Seçkin yaslandığı koltuktan çekildi. Önce herkese sonrasında Aslı'ya bakmıştı.

"Ben...benim eve gitmem gerekiyor. Dün gece biraz geç yatmıştım, sabah malumunuz iş var. Yarın için bol şans, dikkatli ol..."dedi Aslı'ya.

"Sağ ol ben de dikkat ederim." dedi Hülya. Bu Uğur'u güldürmüştü. Seçkin isteksizce gülümsedi. Dağılmış görünüyordu. Öylesine dağılmıştı ki Aslı'nın ona tepki vermemesini bile umursamamıştı.

"Yarın haberleşiriz. İyi geceler herkese."dedi Seçkin. Arkasını dönüp yavaş adımlarla kapıya doğru ilerlerken oturduğum yerden kalktım ve koşar adım peşinden gittim. Onu giriş kapısının önünde yakalayabilmiştim. Önce bizi takip eden bir başkasının olmadığından emin oldu ve ardından kapıyı açıp dışarı çıktı. Onu takip ettim. Cebimden sigara paketimi çıkarıp Seçkin'e uzattım. Başını iki yana salladığında içinden bir tane alıp geri koydum.

"Umduğun gibi geçmedi galiba. Üzgünüm, yaptıklarını aşmak istiyorsan önce kabullenmen gerek. Pembe dünyandan çık artık. Bu deneyleri onaylamaman en başından o ilacı üretmediğin ya da hala devam ettiğini bile bile göz yummadığın anlamına gelmez doktor Seçkin." dedim sigaramdan bir nefes almadan önce. Seçkin sinirden yumruklarını sıkıyordu.

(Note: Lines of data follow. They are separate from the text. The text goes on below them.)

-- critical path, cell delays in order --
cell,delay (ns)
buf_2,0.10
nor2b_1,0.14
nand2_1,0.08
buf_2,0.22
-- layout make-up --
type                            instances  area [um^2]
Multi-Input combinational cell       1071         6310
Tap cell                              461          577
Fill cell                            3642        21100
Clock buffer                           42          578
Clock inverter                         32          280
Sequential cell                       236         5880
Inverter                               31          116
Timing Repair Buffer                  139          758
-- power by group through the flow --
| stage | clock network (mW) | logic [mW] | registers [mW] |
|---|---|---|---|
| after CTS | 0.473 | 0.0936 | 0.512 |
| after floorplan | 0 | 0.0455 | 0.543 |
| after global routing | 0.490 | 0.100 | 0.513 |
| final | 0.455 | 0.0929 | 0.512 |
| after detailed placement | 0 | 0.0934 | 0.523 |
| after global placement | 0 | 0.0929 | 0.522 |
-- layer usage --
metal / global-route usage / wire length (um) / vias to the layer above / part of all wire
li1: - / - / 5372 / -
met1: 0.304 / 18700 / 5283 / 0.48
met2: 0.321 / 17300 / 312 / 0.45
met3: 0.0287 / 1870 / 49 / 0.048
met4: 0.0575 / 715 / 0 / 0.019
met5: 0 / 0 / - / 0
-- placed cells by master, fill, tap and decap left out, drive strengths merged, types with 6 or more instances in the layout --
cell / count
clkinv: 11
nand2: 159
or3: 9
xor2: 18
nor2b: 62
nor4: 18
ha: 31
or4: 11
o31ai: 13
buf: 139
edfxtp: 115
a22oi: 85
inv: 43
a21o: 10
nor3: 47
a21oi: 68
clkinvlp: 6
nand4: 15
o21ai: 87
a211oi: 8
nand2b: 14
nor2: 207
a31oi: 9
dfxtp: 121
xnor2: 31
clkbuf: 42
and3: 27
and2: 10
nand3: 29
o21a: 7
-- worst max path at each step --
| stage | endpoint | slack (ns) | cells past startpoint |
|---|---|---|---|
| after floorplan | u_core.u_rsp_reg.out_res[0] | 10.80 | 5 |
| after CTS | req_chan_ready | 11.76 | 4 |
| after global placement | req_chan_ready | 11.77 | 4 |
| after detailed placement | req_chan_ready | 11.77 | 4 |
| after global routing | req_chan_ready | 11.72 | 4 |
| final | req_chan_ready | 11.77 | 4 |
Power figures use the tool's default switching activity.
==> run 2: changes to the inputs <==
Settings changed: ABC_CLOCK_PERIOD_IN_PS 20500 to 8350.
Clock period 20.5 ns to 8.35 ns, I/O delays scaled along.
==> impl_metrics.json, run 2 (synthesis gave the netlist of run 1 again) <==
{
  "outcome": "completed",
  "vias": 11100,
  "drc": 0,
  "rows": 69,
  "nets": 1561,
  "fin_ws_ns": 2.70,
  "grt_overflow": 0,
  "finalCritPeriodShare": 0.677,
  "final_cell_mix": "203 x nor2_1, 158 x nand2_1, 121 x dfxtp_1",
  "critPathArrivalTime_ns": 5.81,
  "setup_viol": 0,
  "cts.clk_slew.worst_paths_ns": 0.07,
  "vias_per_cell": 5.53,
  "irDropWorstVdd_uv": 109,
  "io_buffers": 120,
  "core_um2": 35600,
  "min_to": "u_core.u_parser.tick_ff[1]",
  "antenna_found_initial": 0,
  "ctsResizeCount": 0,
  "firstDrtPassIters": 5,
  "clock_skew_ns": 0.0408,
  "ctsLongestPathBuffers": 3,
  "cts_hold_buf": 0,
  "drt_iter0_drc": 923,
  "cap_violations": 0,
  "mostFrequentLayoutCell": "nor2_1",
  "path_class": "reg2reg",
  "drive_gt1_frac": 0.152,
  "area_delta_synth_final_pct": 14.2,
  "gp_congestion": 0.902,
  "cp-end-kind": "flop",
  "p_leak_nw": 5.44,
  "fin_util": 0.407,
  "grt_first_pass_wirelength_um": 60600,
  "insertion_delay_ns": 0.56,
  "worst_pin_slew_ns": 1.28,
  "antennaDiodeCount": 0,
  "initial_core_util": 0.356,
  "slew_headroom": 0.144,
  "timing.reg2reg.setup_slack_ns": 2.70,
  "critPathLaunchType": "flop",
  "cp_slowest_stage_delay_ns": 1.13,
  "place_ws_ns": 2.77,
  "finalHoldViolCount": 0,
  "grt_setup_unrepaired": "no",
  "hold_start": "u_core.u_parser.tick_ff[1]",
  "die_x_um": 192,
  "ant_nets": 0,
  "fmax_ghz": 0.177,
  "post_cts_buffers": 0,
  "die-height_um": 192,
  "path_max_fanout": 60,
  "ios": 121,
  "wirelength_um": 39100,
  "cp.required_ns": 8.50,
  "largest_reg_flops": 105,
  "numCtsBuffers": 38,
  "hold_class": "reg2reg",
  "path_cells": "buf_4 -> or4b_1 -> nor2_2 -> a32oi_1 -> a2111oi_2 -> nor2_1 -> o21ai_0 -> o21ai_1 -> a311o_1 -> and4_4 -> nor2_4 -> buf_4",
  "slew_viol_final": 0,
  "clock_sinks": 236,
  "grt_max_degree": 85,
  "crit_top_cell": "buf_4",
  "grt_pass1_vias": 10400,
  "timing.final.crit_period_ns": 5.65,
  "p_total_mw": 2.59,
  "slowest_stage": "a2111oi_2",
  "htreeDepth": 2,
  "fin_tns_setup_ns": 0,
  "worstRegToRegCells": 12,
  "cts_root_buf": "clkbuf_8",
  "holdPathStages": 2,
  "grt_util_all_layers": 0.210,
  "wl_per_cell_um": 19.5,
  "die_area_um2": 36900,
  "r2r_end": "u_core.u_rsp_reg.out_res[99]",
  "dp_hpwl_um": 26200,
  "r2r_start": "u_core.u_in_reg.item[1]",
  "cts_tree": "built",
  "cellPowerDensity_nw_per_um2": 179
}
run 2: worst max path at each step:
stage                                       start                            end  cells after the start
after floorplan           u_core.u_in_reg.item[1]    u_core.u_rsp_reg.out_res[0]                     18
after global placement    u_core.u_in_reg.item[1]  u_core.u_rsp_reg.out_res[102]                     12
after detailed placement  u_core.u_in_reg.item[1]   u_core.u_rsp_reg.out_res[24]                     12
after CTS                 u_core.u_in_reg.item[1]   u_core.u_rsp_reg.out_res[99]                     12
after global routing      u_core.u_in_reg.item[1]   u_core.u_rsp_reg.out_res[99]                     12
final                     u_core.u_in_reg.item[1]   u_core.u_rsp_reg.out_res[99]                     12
**config.mk**
```make
export PLATFORM = sky130hd
export DESIGN_NAME = nfa_merge
export DESIGN_NICKNAME = d
export VERILOG_FILES = /design/src/hw/rtl/nfa_pkg.sv /design/src/hw/rtl/nfa_merge.sv
export SDC_FILE = /design/constraint.sdc
export NUM_CORES = 1
export LEC_CHECK = 0
export ABC_CLOCK_PERIOD_IN_PS = 5700
export BUFFER_PORTS_ARGS = -buffer_cell sky130_fd_sc_hd__buf_2
export CAP_MARGIN = 10
export CELL_PAD_IN_SITES_DETAIL_PLACEMENT = 0
export CELL_PAD_IN_SITES_GLOBAL_PLACEMENT = 1
export CORE_UTILIZATION = 36
export DETAILED_ROUTE_END_ITERATION = 8
export GPL_ROUTABILITY_DRIVEN = 1
export PLACE_DENSITY_LB_ADDON = 0.1
export SLEW_MARGIN = 5
export SYNTH_ARGS = -nofsm -noshare
export SYNTH_HDL_FRONTEND = slang
export SYNTH_SLANG_ARGS = --single-unit
export TNS_END_PERCENT = 5
```
**constraint.sdc**
```tcl
create_clock -name vclk -period 5.7
set_clock_uncertainty 0.2 [all_clocks]
set_input_delay 1.14 -clock vclk [all_inputs]
set_output_delay 1.14 -clock vclk [all_outputs]
set_load 0.03 [all_outputs]
```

Bir intikam alacaktı evet. Onu dinlemeden bu işe devam eden herkesi ifşa etme fırsatını ayaklarına getirmiştim. Seçkin'in haberinin olmadığı kısım Selin'in kardeşinin ölüm nedeninin kendi ürettiği ilaç olmasıydı. Kimse ona bunun kolay olacağını söylememişti ama o bunu bilerek ve ona haber vermeden bununla yüzleştirdiğim için sinirliydi. Bu umrumda bile değildi. Belki de Seçkin'e hala sinirliydim. Gülpınar'da yaşadıklarımın cezasını ödetiyor olabilir miydim? Olabilirdim.

"Siktir git Kaya!"dedi ve bana omuz atıp hızlı adımlarla evine doğru yürürken. Gülümsedim, dişlerimin arasından dumanlar sızmıştı.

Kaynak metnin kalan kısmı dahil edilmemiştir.